GIVEN INFORMATION:
`src/rtl/hilo_unit_if.sv`:
```
// Pipeline-side port bundle of the HI/LO controller: the EX-stage instruction
// going in, and the stall request plus move-from result coming back.
interface hilo_unit_if;
    logic        op_valid;
    logic [2:0]  op;
    logic [31:0] rs_data;
    logic [31:0] rt_data;
    logic        stall;
    logic [31:0] rd_data;
    logic        rd_valid;

    modport master (
        output op_valid, op, rs_data, rt_data,
        input  stall, rd_data, rd_valid
    );

    modport slave (
        input  op_valid, op, rs_data, rt_data,
        output stall, rd_data, rd_valid
    );
endinterface

```
`src/rtl/hilo_unit.sv`:
```
// EX-stage HI/LO controller: launches the external multi-cycle multiplier,
// captures its product into HI/LO after a fixed latency and stalls HI/LO users meanwhile.
module hilo_unit #(
    parameter int MULT_LATENCY = 32
) (
    input  logic        clk,
    input  logic        rst,
    hilo_unit_if.slave  pipe,
    output logic        mul_start,
    output logic        mul_is_signed,
    output logic [31:0] mul_a,
    output logic [31:0] mul_b,
    input  logic [63:0] mul_s,
    output logic [31:0] hi,
    output logic [31:0] lo
);
    localparam logic [2:0] OP_MULT  = 3'd0;
    localparam logic [2:0] OP_MULTU = 3'd1;
    localparam logic [2:0] OP_MFHI  = 3'd2;
    localparam logic [2:0] OP_MFLO  = 3'd3;
    localparam logic [2:0] OP_MTHI  = 3'd4;
    localparam logic [2:0] OP_MTLO  = 3'd5;

    typedef enum logic [1:0] {IDLE, LAUNCH, BUSY} state_t;

    state_t     state, state_nxt;
    logic [7:0] cnt;
    logic       accept, capture, wr_hi, wr_lo, hilo_op;

    assign hilo_op = pipe.op_valid && (pipe.op <= OP_MTLO);

    always_comb begin
        state_nxt     = state;
        accept        = 1'b0;
        capture       = 1'b0;
        wr_hi         = 1'b0;
        wr_lo         = 1'b0;
        pipe.stall    = 1'b0;
        pipe.rd_valid = 1'b0;
        pipe.rd_data  = 32'd0;
        case (state)
            IDLE: begin
                if (pipe.op_valid) begin
                    case (pipe.op)
                        OP_MULT, OP_MULTU: begin
                            accept    = 1'b1;
                            state_nxt = LAUNCH;
                        end
                        OP_MFHI: begin
                            pipe.rd_valid = 1'b1;
                            pipe.rd_data  = hi;
                        end
                        OP_MFLO: begin
                            pipe.rd_valid = 1'b1;
                            pipe.rd_data  = lo;
                        end
                        OP_MTHI: wr_hi = 1'b1;
                        OP_MTLO: wr_lo = 1'b1;
                        default: ;
                    endcase
                end
            end
            LAUNCH: begin
                pipe.stall = hilo_op;
                state_nxt  = BUSY;
            end
            BUSY: begin
                pipe.stall = hilo_op;
                // mul_s is valid on the edge that ends the cycle where cnt reads 1
                if (cnt == 8'd1) begin
                    capture   = 1'b1;
                    state_nxt = IDLE;
                end
            end
            default: state_nxt = IDLE;
        endcase
    end

    always_ff @(posedge clk) begin
        if (rst) begin
            state         <= IDLE;
            cnt           <= 8'd0;
            mul_start     <= 1'b0;
            mul_is_signed <= 1'b0;
            mul_a         <= 32'd0;
            mul_b         <= 32'd0;
            hi            <= 32'd0;
            lo            <= 32'd0;
        end else begin
            state     <= state_nxt;
            mul_start <= accept;
            if (accept) begin
                mul_a         <= pipe.rs_data;
                mul_b         <= pipe.rt_data;
                mul_is_signed <= (pipe.op == OP_MULT);
            end
            if (state == LAUNCH)
                cnt <= 8'(MULT_LATENCY);
            else if (state == BUSY)
                cnt <= cnt - 8'd1;
            if (capture) begin
                hi <= mul_s[63:32];
                lo <= mul_s[31:0];
            end
            if (wr_hi) hi <= pipe.rs_data;
            if (wr_lo) lo <= pipe.rs_data;
        end
    end
endmodule

```
`src/flat_wrapper.sv`:
```
// flat-port wrapper written by rule: the top's interface ports become plain ports
module hilo_unit_flat 
#(
    parameter int MULT_LATENCY = 32
)
  (clk, rst, mul_start, mul_is_signed, mul_a, mul_b, mul_s, hi, lo, pipe_op_valid, pipe_op, pipe_rs_data, pipe_rt_data, pipe_stall, pipe_rd_data, pipe_rd_valid);
  hilo_unit_if pipe_i ();
  input  logic clk;
  input  logic rst;
  output logic mul_start;
  output logic mul_is_signed;
  output logic [31:0] mul_a;
  output logic [31:0] mul_b;
  input  logic [63:0] mul_s;
  output logic [31:0] hi;
  output logic [31:0] lo;
  input wire logic [$bits(pipe_i.op_valid)-1:0] pipe_op_valid;
  input wire logic [$bits(pipe_i.op)-1:0] pipe_op;
  input wire logic [$bits(pipe_i.rs_data)-1:0] pipe_rs_data;
  input wire logic [$bits(pipe_i.rt_data)-1:0] pipe_rt_data;
  output wire logic [$bits(pipe_i.stall)-1:0] pipe_stall;
  output wire logic [$bits(pipe_i.rd_data)-1:0] pipe_rd_data;
  output wire logic [$bits(pipe_i.rd_valid)-1:0] pipe_rd_valid;
  assign pipe_i.op_valid = pipe_op_valid;
  assign pipe_i.op = pipe_op;
  assign pipe_i.rs_data = pipe_rs_data;
  assign pipe_i.rt_data = pipe_rt_data;
  assign pipe_stall = pipe_i.stall;
  assign pipe_rd_data = pipe_i.rd_data;
  assign pipe_rd_valid = pipe_i.rd_valid;
  hilo_unit #(.MULT_LATENCY(MULT_LATENCY)) u_core (.clk(clk), .rst(rst), .pipe(pipe_i), .mul_start(mul_start), .mul_is_signed(mul_is_signed), .mul_a(mul_a), .mul_b(mul_b), .mul_s(mul_s), .hi(hi), .lo(lo));
endmodule
```
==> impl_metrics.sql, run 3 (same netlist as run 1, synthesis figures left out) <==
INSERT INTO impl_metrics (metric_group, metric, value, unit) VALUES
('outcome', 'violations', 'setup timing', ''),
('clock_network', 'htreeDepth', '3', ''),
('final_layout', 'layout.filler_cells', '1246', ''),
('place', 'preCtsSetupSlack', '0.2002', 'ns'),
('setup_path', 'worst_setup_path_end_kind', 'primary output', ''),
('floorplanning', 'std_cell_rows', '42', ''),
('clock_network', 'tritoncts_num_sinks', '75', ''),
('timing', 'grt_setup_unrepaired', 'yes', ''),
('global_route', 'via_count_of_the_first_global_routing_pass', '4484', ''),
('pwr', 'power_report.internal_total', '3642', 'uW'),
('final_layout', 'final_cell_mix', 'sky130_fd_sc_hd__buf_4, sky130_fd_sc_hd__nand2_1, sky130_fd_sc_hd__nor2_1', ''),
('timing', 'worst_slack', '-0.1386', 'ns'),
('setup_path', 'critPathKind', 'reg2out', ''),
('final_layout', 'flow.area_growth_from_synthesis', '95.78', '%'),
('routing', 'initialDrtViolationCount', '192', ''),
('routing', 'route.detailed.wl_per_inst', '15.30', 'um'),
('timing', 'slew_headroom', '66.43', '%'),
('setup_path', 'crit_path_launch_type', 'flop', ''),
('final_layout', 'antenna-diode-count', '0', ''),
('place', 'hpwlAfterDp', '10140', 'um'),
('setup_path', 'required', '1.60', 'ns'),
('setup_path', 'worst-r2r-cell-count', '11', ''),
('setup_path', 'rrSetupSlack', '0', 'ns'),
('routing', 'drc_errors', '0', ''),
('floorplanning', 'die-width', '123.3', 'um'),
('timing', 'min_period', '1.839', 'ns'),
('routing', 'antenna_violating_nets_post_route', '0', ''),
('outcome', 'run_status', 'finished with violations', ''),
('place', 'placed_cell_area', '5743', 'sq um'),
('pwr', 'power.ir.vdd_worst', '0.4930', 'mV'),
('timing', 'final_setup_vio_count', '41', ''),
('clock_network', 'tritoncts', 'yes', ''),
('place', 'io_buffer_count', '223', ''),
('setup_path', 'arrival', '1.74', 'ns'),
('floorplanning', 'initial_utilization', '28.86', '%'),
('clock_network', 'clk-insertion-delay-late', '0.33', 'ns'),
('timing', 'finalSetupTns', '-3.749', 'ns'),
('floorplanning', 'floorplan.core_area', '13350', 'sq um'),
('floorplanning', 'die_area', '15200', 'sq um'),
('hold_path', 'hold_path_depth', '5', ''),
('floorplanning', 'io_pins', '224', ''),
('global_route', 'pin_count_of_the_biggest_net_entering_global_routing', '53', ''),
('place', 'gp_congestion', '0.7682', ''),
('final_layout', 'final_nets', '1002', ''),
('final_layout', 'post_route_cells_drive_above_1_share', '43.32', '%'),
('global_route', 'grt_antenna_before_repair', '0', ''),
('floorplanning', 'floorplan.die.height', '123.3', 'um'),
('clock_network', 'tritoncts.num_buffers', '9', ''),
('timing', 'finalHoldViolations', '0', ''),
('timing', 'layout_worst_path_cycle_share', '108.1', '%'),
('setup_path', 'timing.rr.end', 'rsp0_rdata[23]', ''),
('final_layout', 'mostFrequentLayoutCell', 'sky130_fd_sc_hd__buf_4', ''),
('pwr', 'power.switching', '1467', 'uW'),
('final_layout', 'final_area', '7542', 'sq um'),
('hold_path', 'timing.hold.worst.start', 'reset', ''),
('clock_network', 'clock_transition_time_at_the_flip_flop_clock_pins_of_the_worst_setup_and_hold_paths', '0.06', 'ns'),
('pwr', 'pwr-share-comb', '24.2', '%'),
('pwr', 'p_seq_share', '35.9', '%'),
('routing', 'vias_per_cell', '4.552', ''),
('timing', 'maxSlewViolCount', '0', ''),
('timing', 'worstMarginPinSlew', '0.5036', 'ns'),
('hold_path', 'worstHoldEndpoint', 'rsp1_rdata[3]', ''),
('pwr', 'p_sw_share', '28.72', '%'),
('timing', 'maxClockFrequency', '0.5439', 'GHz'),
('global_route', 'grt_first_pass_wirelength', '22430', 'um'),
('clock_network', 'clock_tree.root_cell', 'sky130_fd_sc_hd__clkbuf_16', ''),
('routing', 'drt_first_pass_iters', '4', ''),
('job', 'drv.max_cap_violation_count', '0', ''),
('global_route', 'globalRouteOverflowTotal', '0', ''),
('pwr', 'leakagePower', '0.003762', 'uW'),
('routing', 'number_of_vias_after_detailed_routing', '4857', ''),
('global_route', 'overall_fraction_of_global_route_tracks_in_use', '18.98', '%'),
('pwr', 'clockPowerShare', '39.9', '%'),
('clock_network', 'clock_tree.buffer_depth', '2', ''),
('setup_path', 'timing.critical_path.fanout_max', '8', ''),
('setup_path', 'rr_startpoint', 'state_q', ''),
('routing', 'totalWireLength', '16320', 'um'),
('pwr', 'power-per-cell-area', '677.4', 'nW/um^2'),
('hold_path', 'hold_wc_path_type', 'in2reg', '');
`src/rtl/verisoc_pkg.sv`:
```
// Shared Wishbone definitions for the VeriSoC bus fabric: bus widths, arbiter
// state encoding and the default response word used for dead or aborted accesses.
package verisoc_pkg;

    localparam int unsigned WB_AW   = 32;
    localparam int unsigned WB_DW   = 32;
    localparam int unsigned WB_SELW = 4;

    localparam logic [WB_DW-1:0] WB_DEADBEEF = 32'hDEADBEEF;

    typedef enum logic [1:0] {
        IDLE  = 2'd0,
        BUSY  = 2'd1,
        ABORT = 2'd2
    } wb_arb_state_e;

    function automatic logic [7:0] sat_inc8(input logic [7:0] v);
        return (v == 8'hFF) ? v : v + 8'd1;
    endfunction

endpackage

```
`src/rtl/wb_rr_arbiter_rr_pick.sv`:
```
// Combinational round-robin picker: one-hot grant to the first requester at or
// after ptr, scanning upward with wrap-around.
module rr_pick #(
    parameter int unsigned N     = 2,
    parameter int unsigned PTR_W = 1
) (
    input  logic [N-1:0]     req,
    input  logic [PTR_W-1:0] ptr,
    output logic [N-1:0]     gnt,
    output logic             valid
);

    // Walk the N candidate slots starting at ptr; the first live request wins.
    always_comb begin
        logic [PTR_W:0]   pos;
        logic [PTR_W-1:0] idx;
        logic             hit;
        gnt   = '0;
        valid = 1'b0;
        pos   = '0;
        idx   = '0;
        hit   = 1'b0;
        for (int unsigned i = 0; i < N; i++) begin
            pos      = {1'b0, ptr} + (PTR_W+1)'(i);
            pos      = (pos >= (PTR_W+1)'(N)) ? pos - (PTR_W+1)'(N) : pos;
            idx      = pos[PTR_W-1:0];
            hit      = req[idx] & ~valid;
            gnt[idx] = gnt[idx] | hit;
            valid    = valid | hit;
        end
    end

endmodule

```
`src/rtl/wb_rr_arbiter.sv`:
```
// Round-robin Wishbone arbiter with a bus watchdog that terminates stalled slave
// accesses with an error-data ack so the granted master never hangs.
module wb_rr_arbiter
    import verisoc_pkg::*;
#(
    parameter int unsigned      NUM_MASTERS    = 2,
    parameter int unsigned      TIMEOUT_CYCLES = 255,
    parameter logic [WB_DW-1:0] TIMEOUT_DATA   = WB_DEADBEEF
) (
    input  logic                           wb_clk,
    input  logic                           wb_rst_n,
    input  logic [WB_AW*NUM_MASTERS-1:0]   m_adr_i,
    input  logic [WB_DW*NUM_MASTERS-1:0]   m_dat_i,
    input  logic [WB_SELW*NUM_MASTERS-1:0] m_sel_i,
    input  logic [NUM_MASTERS-1:0]         m_we_i,
    input  logic [NUM_MASTERS-1:0]         m_cyc_i,
    input  logic [NUM_MASTERS-1:0]         m_stb_i,
    output logic [WB_DW-1:0]               m_dat_o,
    output logic [NUM_MASTERS-1:0]         m_ack_o,
    output logic [WB_AW-1:0]               s_adr_o,
    output logic [WB_DW-1:0]               s_dat_o,
    output logic [WB_SELW-1:0]             s_sel_o,
    output logic                           s_we_o,
    output logic                           s_cyc_o,
    output logic                           s_stb_o,
    input  logic [WB_DW-1:0]               s_dat_i,
    input  logic                           s_ack_i,
    output logic [NUM_MASTERS-1:0]         grant_o,
    output logic                           timeout_o,
    output logic [7:0]                     timeout_cnt_o
);

    localparam int unsigned     PTR_W   = $clog2(NUM_MASTERS);
    localparam int unsigned     WD_W    = (TIMEOUT_CYCLES > 1) ? $clog2(TIMEOUT_CYCLES) : 1;
    localparam logic [WD_W-1:0] WD_LAST = WD_W'((TIMEOUT_CYCLES > 0) ? TIMEOUT_CYCLES - 1 : 0);
    localparam logic            WD_EN   = (TIMEOUT_CYCLES > 0);

    wb_arb_state_e          state_q, state_d;
    logic [NUM_MASTERS-1:0] grant_q, grant_d;
    logic [PTR_W-1:0]       gidx_q, gidx_d;
    logic [PTR_W-1:0]       rr_ptr_q, rr_ptr_d;
    logic [WD_W-1:0]        wd_cnt_q, wd_cnt_d;
    logic [7:0]             tcnt_q, tcnt_d;

    logic [NUM_MASTERS-1:0] pick_gnt;
    logic                   pick_valid;
    logic [PTR_W-1:0]       pick_idx;

    logic [WB_AW-1:0]       g_adr;
    logic [WB_DW-1:0]       g_dat;
    logic [WB_SELW-1:0]     g_sel;
    logic                   g_we;
    logic                   g_cyc;
    logic                   g_stb;

    rr_pick #(
        .N     (NUM_MASTERS),
        .PTR_W (PTR_W)
    ) u_pick (
        .req   (m_cyc_i),
        .ptr   (rr_ptr_q),
        .gnt   (pick_gnt),
        .valid (pick_valid)
    );

    // One-hot pick result to binary master index.
    always_comb begin
        pick_idx = '0;
        for (int unsigned k = 0; k < NUM_MASTERS; k++) begin
            pick_idx = pick_idx | (pick_gnt[k] ? PTR_W'(k) : '0);
        end
    end

    // Select the granted master's bus signals.
    always_comb begin
        logic sel;
        sel   = 1'b0;
        g_adr = '0;
        g_dat = '0;
        g_sel = '0;
        g_we  = 1'b0;
        g_cyc = 1'b0;
        g_stb = 1'b0;
        for (int unsigned k = 0; k < NUM_MASTERS; k++) begin
            sel   = (gidx_q == PTR_W'(k));
            g_adr = g_adr | ({WB_AW{sel}}   & m_adr_i[k*WB_AW +: WB_AW]);
            g_dat = g_dat | ({WB_DW{sel}}   & m_dat_i[k*WB_DW +: WB_DW]);
            g_sel = g_sel | ({WB_SELW{sel}} & m_sel_i[k*WB_SELW +: WB_SELW]);
            g_we  = g_we  | (sel & m_we_i[k]);
            g_cyc = g_cyc | (sel & m_cyc_i[k]);
            g_stb = g_stb | (sel & m_stb_i[k]);
        end
    end

    // Next-state: arbitration, tenure release, watchdog and abort accounting.
    always_comb begin
        state_d  = state_q;
        grant_d  = grant_q;
        gidx_d   = gidx_q;
        rr_ptr_d = rr_ptr_q;
        wd_cnt_d = wd_cnt_q;
        tcnt_d   = tcnt_q;
        case (state_q)
            IDLE: begin
                wd_cnt_d = '0;
                if (pick_valid) begin
                    state_d = BUSY;
                    grant_d = pick_gnt;
                    gidx_d  = pick_idx;
                end else begin
                    grant_d = '0;
                end
            end
            BUSY: begin
                if (!g_cyc) begin
                    state_d  = IDLE;
                    grant_d  = '0;
                    gidx_d   = '0;
                    wd_cnt_d = '0;
                    rr_ptr_d = (gidx_q == PTR_W'(NUM_MASTERS - 1)) ? '0 : gidx_q + PTR_W'(1);
                end else if (s_ack_i) begin
                    wd_cnt_d = '0;
                end else if (g_stb) begin
                    // Ack has priority above, so a late ack on the limit cycle never aborts.
                    if (WD_EN && (wd_cnt_q == WD_LAST)) begin
                        state_d  = ABORT;
                        wd_cnt_d = '0;
                    end else begin
                        wd_cnt_d = wd_cnt_q + WD_W'(1);
                    end
                end else begin
                    wd_cnt_d = wd_cnt_q;
                end
            end
            ABORT: begin
                state_d = BUSY;
                tcnt_d  = sat_inc8(tcnt_q);
            end
            default: begin
                state_d  = IDLE;
                grant_d  = '0;
                gidx_d   = '0;
                wd_cnt_d = '0;
            end
        endcase
    end

    // State registers; reset also drops the slave cycle mid-tenure.
    always_ff @(posedge wb_clk or negedge wb_rst_n) begin
        if (!wb_rst_n) begin
            state_q  <= IDLE;
            grant_q  <= '0;
            gidx_q   <= '0;
            rr_ptr_q <= '0;
            wd_cnt_q <= '0;
            tcnt_q   <= 8'd0;
        end else begin
            state_q  <= state_d;
            grant_q  <= grant_d;
            gidx_q   <= gidx_d;
            rr_ptr_q <= rr_ptr_d;
            wd_cnt_q <= wd_cnt_d;
            tcnt_q   <= tcnt_d;
        end
    end

    // Bus muxing; during the abort cycle the slave strobe is withheld.
    always_comb begin
        s_adr_o   = '0;
        s_dat_o   = '0;
        s_sel_o   = '0;
        s_we_o    = 1'b0;
        s_cyc_o   = 1'b0;
        s_stb_o   = 1'b0;
        m_ack_o   = '0;
        m_dat_o   = '0;
        timeout_o = 1'b0;
        case (state_q)
            BUSY: begin
                s_adr_o = g_adr;
                s_dat_o = g_dat;
                s_sel_o = g_sel;
                s_we_o  = g_we;
                s_cyc_o = g_cyc;
                s_stb_o = g_stb;
                m_ack_o = grant_q & {NUM_MASTERS{s_ack_i}};
                m_dat_o = s_dat_i;
            end
            ABORT: begin
                s_adr_o   = g_adr;
                s_dat_o   = g_dat;
                s_sel_o   = g_sel;
                s_we_o    = g_we;
                s_cyc_o   = g_cyc;
                s_stb_o   = 1'b0;
                m_ack_o   = grant_q;
                m_dat_o   = TIMEOUT_DATA;
                timeout_o = 1'b1;
            end
            default: begin
                m_dat_o = '0;
            end
        endcase
    end

    assign grant_o       = grant_q;
    assign timeout_cnt_o = tcnt_q;

endmodule

```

DIRECTIONS FOR THIS TASK: Every line of the listing above that includes "floorplanning" should be copied out.

WRITTEN ANSWER:
('floorplanning', 'std_cell_rows', '42', ''),
('floorplanning', 'die-width', '123.3', 'um'),
('floorplanning', 'initial_utilization', '28.86', '%'),
('floorplanning', 'floorplan.core_area', '13350', 'sq um'),
('floorplanning', 'die_area', '15200', 'sq um'),
('floorplanning', 'io_pins', '224', ''),
('floorplanning', 'floorplan.die.height', '123.3', 'um'),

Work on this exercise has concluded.